Jim Wallette – TBT Securities
Okay, with regard to the dilution itself, how much of that impact has already been felt in the price of the common?
Larry Goldstone
Well that’s for you to decide. We’re not quite sure that we understand or have a good view into that.
Operator
Your next question is a follow-up from the line of Matthew Dundon – Miller Tabak Roberts Securities
Matthew Dundon – Miller Tabak Roberts Securities
I think I might have missed the number, could you break down the repo and the non-repo balance sheet estimates? I think you said $6 billion repo as of March 31, but what was the balance of that?
Larry Goldstone
Yes, about $6 billion—let’s just say it’s about $6.5 billion of repo and commercial paper debt and $22.5 billion of collateralized mortgage debt.
Operator
Your final question is a follow-up from the line of Michael Hussey – Mid-Continent Capital
Michael Hussey – Mid-Continent Capital
In terms of dealing with your preferred shareholders, you can simply tell them they have to be wiling to accept a double amputation versus dying of gangrene. But it seems more subtly then that I think you need to be able to explain to the preferred shareholders who might need the explaining, they can understand going along with the term modification, but what happens to them if they decide, well I’ll take a chance on being in that 10% that doesn’t tender? Because it’s sort of a prisoner’s dilemma isn’t it?
Larry Goldstone
Well you know I think that if they choose to be in that category, they’re essentially going to be holding a piece of paper that is not going to ever have a dividend. There’s going to be no cumulative dividend rights. They’re going to have no voting rights. They’re going to be delisted so they’re not going to trade.
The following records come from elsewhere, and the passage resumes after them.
This design comes from an exercise in tuning for small area and a short achievable clock period on the open sky130 flow, not from production work.
The RTL was checked by simulation tests, not by an equivalence proof against the original design.

## flow/design.v (module list and top-level ports; edited modules follow where they fit)
// module ALU: 37 lines
// module MUL32LO: 2080 lines
// module ENC: 5 lines
// module BSEL: 3 lines
// module XOR2: 3 lines
// module AND2: 3 lines
// module XOR3: 3 lines
// module MAJ: 3 lines
// module AO21: 3 lines
// module HA: 4 lines
// module ALUControl: 34 lines
// module Control: 52 lines
// module RegisterFile: 16 lines
// module RFBIT: 15 lines
// module AOI222: 3 lines
// module CPU: 284 lines
// module MUX2: 3 lines
// module A21O: 3 lines
module CPU(
	input  reset                        ,
	input  clk                          ,
	output [31:0] imem_addr             ,
	input  [31:0] imem_data             ,
	output        dmem_re               ,
	output        dmem_we               ,
	output [31:0] dmem_addr             ,
	output [31:0] dmem_wdata            ,
	input  [31:0] dmem_rdata
);
  // ...
==> flow/flow/run.sh <==
#!/bin/bash
# The standard layout (the standard.sh, with the standard synthesis), with
# two changes to how the layout is optimised; the clock period and the
# constraints are the design's:
# - a larger setup margin for the resizer's timing repair, so that it keeps
#   improving the critical paths beyond what the clock period requires;
# - the port buffers (every input and output still gets one) are buf_4
#   instead of the default clkdlybuf4s50_1 delay cell.
set -euo pipefail
export SETUP_SLACK_MARGIN=8
export BUFFER_PORTS_ARGS="-inputs -outputs -buffer_cell sky130_fd_sc_hd__buf_4"
bash standard.sh > standard_flow.log 2>&1
==> flow/standard.sh <==
#!/bin/bash
# synth_recipe.tcl (not shown) runs the flow's synth.tcl, then flattens the netlist and writes it again
# the make line also repeats each setting of config.mk as NAME=value (left out here)
make -C /OpenROAD-flow-scripts/flow DESIGN_CONFIG=/design/flow/config.mk WORK_HOME=/design/flow/orfs CLKGATE_MAP_FILE= SYNTH_SCRIPT=/design/flow/synth_recipe.tcl "${@:-finish}"
==> flow/config.mk <==
export PLATFORM = sky130hd
export DESIGN_NAME = CPU
export DESIGN_NICKNAME = CPU
export VERILOG_FILES = /design/flow/design.v
export SDC_FILE = /design/flow/constraint.sdc
export NUM_CORES = 4
export LEC_CHECK = 0
export CAP_MARGIN = 0
export CORE_MARGIN = 2
export CORE_UTILIZATION = 50
export CTS_BUF_LIST = sky130_fd_sc_hd__clkbuf_8
export CTS_CLUSTER_DIAMETER = 50
export CTS_CLUSTER_SIZE = 14
export PLACE_DENSITY = 0.6
export SLEW_MARGIN = 0
export SYNTH_HIERARCHICAL = 1
export SYNTH_MINIMUM_KEEP_SIZE = 0
==> flow/constraint.sdc <==
create_clock -name core_clock -period 13.0 [get_ports {clk}]
set_input_delay 2.6000 -clock core_clock [delete_from_list [all_inputs] [get_ports {clk}]]
set_output_delay 2.6000 -clock core_clock [all_outputs]
set_load 0.01 [all_outputs]
==> summary.txt, run 1 <==
* Part of the cycle the worst path needs at between 40% and 50%
* GR Util met2 at between 50% and 60%
* Top-area cell type share of the netlist area at between 30% and 40%
* Fin util at approximately 58%
* Largest class: multi-input combinational cells
* CP endpoint: IDEX_in1[31]
* Most flops, register: RF_data
* Inverters at ~120
* Worst Hold Endpoint: EXMEM_MemRead
* Final #Nets at 7835
* Min-delay src: IDEX_MemRead
* Final min period at roughly 5200 ps
* Gates resized, CTS repair at ~280
* Vias per cell at between 7 and 8
* M1 wire length at 134600 um
* Max-cap viol count at 0
* WL met2 at 155300 um
* Crit path max fanout at 6
* Most frequent cell after synthesis: edfxtp_1
* Multi-input gate share of total cell area at a little under half
* Drt total wl at 362000 um
* Post-Syn Instances at between 6k and 7k
* Slew headroom at between 7 and 8%
* Status: complete, no violations
* Initial antenna violation count at 19
* Post-CTS Hold Buffers at 0
* Post-synth top cells: 992 x edfxtp_1, 643 x a222oi_1, 429 x xor2_1, 372 x nor2_1, 371 x dfxtp_1
* Final Setup Violations at 0
==> module ALU, before the edit <==
module ALU(
	input [32 -1:0] in1      ,
	input [32 -1:0] in2      ,
	input [11 -1:0] ALUSel   ,
	input Sign               ,
	output [32 -1:0] rest     ,
	output [32 -1:0] prod
);
	wire sub = ALUSel[1] | ALUSel[2];
	wire [32:0] sum = {1'b0, in1} + {1'b0, in2 ^ {32{sub}}} + {32'd0, sub};
	wire lt_u = ~sum[32];
	wire lt_s = (in1[31] ^ in2[31]) ? in1[31] : sum[31];
	wire lt = Sign ? lt_s : lt_u;
	wire left = ALUSel[7];
	reg [31:0] in2_r;
	reg [31:0] sh_r;
	integer k;
	always @(*)
		for (k = 0; k < 32; k = k + 1)
			in2_r[k] = in2[31 - k];
	wire [31:0] sh_in = left ? in2_r : in2;
	wire fill = ALUSel[9] & in2[31];
	wire [63:0] sh_ext = {{32{fill}}, sh_in};
	wire [31:0] sh = sh_ext >> in1[4:0];
	always @(*)
		for (k = 0; k < 32; k = k + 1)
			sh_r[k] = sh[31 - k];
	wire [31:0] shout = left ? sh_r : sh;
	MUL32LO mul1(.a(in1), .b(in2), .p(prod));
	assign rest = ({32{ALUSel[0] | ALUSel[1]}} & sum[31:0])
	                 | {31'd0, ALUSel[2] & lt}
	                 | ({32{ALUSel[3]}} & (in1 & in2))
	                 | ({32{ALUSel[4]}} & (in1 | in2))
	                 | ({32{ALUSel[5]}} & ~(in1 | in2))
	                 | ({32{ALUSel[6]}} & (in1 ^ in2))
	                 | ({32{ALUSel[7] | ALUSel[8] | ALUSel[9]}} & shout);
endmodule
And so we think that’s really not a particularly good place for an investor to be and the truth of the matter is, that 10% is really a carve-out for sort of a tender offer reality which is there are going to be shares of preferred stock that are going to be buried in somebody’s safe deposit box somewhere or lost certificates or hermits and the unsuspecting who just will never ever know about this preferred stock tender and so they’re not going to be aware of what’s going on.
Michael Hussey – Mid-Continent Capital
I thought of that but you said not going to ever have a dividend, how can that be unless you’re declaring now and forever you’re never going to pay a dividend on your common stock?
Larry Goldstone
One of the modifications of the terms would allow the company to pay a dividend on the common without having to pay dividends on the preferred.
Operator
Gentlemen, there are no further questions in queue at this time.
Larry Goldstone
Well I think you all very much for your time and your good questions. We certainly as management have learned a lot from this conversation and we appreciate your input and your feedback. We obviously stand ready through our Investor Relations department to answer any follow-up questions that any of you have and otherwise I will also remind you the Annual Shareholder Meeting will be webcast today for anyone who wants to listen in. And we will be announcing the vote of the Annual Meeting at the end of business today. So thank you very much and have a great day.